(Collected data)
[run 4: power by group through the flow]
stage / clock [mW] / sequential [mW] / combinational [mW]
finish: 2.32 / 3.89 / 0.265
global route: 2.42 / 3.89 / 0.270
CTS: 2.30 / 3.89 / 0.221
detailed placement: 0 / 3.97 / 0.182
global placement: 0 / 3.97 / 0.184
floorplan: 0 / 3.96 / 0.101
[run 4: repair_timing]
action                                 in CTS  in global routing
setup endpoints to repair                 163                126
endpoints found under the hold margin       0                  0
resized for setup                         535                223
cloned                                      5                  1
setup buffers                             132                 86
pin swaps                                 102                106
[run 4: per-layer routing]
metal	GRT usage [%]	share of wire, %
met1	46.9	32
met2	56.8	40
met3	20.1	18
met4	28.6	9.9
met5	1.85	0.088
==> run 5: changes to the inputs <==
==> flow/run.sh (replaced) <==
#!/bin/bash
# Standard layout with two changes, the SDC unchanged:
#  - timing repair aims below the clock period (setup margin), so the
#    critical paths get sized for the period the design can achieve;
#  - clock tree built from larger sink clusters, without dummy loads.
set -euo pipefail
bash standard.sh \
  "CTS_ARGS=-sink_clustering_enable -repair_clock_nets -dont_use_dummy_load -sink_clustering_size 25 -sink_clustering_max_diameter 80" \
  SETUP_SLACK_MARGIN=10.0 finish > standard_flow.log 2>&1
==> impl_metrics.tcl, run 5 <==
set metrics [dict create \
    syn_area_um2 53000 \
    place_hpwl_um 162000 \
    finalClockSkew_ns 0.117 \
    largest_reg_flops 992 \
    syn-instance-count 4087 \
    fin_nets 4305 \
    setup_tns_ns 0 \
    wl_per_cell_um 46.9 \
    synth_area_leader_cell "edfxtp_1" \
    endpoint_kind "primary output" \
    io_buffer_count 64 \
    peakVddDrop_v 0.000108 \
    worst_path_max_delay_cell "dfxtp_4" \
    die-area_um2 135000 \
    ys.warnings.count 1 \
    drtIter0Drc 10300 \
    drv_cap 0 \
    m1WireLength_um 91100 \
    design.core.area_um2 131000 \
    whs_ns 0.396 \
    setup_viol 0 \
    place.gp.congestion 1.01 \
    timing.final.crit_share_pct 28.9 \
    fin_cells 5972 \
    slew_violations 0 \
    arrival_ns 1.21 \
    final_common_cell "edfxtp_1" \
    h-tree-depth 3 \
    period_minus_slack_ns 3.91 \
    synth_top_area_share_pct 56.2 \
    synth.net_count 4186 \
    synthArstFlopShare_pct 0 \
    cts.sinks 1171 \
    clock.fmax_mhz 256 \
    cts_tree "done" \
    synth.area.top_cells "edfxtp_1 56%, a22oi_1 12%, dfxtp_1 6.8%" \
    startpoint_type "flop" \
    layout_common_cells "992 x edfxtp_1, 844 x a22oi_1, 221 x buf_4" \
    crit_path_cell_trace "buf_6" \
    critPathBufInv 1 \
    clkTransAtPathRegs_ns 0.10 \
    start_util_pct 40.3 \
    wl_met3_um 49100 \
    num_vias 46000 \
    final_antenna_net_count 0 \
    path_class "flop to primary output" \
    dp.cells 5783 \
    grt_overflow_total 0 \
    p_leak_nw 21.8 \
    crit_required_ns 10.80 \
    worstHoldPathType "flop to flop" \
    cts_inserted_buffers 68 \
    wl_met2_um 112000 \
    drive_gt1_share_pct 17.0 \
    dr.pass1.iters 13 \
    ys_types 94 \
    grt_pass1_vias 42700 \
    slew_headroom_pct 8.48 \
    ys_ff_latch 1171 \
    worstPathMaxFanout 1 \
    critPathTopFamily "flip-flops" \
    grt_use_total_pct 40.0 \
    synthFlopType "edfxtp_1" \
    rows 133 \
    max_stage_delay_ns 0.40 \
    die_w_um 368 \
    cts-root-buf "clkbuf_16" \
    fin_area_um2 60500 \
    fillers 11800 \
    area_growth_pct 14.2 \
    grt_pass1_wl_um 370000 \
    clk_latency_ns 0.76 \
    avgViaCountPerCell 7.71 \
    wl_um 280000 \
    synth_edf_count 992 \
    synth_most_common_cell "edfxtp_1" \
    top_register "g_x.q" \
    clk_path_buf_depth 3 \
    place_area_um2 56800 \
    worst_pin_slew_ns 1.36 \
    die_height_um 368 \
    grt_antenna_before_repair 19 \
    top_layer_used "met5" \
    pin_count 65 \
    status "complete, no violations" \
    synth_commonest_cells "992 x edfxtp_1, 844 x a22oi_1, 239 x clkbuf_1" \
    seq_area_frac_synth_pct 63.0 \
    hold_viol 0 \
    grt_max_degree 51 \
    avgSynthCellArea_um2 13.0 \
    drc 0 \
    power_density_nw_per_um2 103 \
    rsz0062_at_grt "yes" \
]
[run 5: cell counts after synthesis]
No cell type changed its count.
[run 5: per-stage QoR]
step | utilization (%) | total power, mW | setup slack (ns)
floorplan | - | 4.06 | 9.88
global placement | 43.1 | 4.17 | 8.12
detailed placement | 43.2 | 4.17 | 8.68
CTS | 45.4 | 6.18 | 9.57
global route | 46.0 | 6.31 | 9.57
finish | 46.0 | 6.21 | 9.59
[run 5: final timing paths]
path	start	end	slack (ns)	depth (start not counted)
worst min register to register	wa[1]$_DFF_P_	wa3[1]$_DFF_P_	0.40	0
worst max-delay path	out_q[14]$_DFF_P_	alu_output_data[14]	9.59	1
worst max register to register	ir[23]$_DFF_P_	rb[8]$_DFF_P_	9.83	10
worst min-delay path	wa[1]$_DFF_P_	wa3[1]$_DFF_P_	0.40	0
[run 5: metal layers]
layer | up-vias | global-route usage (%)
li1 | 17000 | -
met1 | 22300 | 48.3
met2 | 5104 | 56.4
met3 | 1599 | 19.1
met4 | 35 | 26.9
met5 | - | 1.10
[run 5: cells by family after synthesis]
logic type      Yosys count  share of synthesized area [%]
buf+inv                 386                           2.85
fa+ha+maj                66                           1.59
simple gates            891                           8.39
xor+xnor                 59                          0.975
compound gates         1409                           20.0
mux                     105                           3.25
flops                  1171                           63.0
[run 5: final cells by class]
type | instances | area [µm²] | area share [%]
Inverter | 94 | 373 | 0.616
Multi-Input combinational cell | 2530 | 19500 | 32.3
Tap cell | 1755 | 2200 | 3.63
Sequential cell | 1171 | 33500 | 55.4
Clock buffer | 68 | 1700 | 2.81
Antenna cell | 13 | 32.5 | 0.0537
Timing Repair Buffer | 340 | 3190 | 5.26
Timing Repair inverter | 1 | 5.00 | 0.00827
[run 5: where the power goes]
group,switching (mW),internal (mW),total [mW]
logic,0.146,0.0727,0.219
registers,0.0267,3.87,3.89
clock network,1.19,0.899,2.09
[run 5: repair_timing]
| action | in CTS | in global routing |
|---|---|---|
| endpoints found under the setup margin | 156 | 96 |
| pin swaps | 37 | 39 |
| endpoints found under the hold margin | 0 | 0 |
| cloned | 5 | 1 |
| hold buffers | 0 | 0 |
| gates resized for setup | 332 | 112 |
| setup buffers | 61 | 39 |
Source: an optimization exercise on an open RTL-to-GDS flow (aim: a short achievable clock period and few clock cycles). Production flows keep margins and buffers that such runs may drop. At most, simulation tests tie the RTL to the original design; equivalence was not proved. The RTL of runs 1, 2 and 4 was laid out without a check of its function. Power is estimated from default activity; no workload was simulated.

===== flow/run.sh =====
#!/bin/bash
# synth_recipe.tcl (not shown) runs the flow's synth.tcl, then flattens the netlist and writes it again
# the make line also repeats each setting of config.mk as NAME=value (left out here)
make -C /OpenROAD-flow-scripts/flow DESIGN_CONFIG=/design/flow/config.mk WORK_HOME=/design/flow/orfs CLKGATE_MAP_FILE= SYNTH_SCRIPT=/design/flow/synth_recipe.tcl finish

===== flow/config.mk =====
export PLATFORM = sky130hd
export DESIGN_NAME = mips_pipeline
export DESIGN_NICKNAME = mips_pipeline
export VERILOG_FILES = /design/flow/design.v
export SDC_FILE = /design/flow/constraint.sdc
export NUM_CORES = 4
export LEC_CHECK = 0
export CAP_MARGIN = 20
export CORE_MARGIN = 2
export CORE_UTILIZATION = 40
export PLACE_DENSITY = 0.6
export SLEW_MARGIN = 20

===== flow/constraint.sdc =====
create_clock -name core_clock -period 15.0 [get_ports {clk}]
set_input_delay 3.0000 -clock core_clock [delete_from_list [all_inputs] [get_ports {clk}]]
set_output_delay 3.0000 -clock core_clock [all_outputs]
set_load 0.01 [all_outputs]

-- Required work --
Count up the lines in the entries that hold "changes", and respond with that count and no other text.

-- Exercise response --
2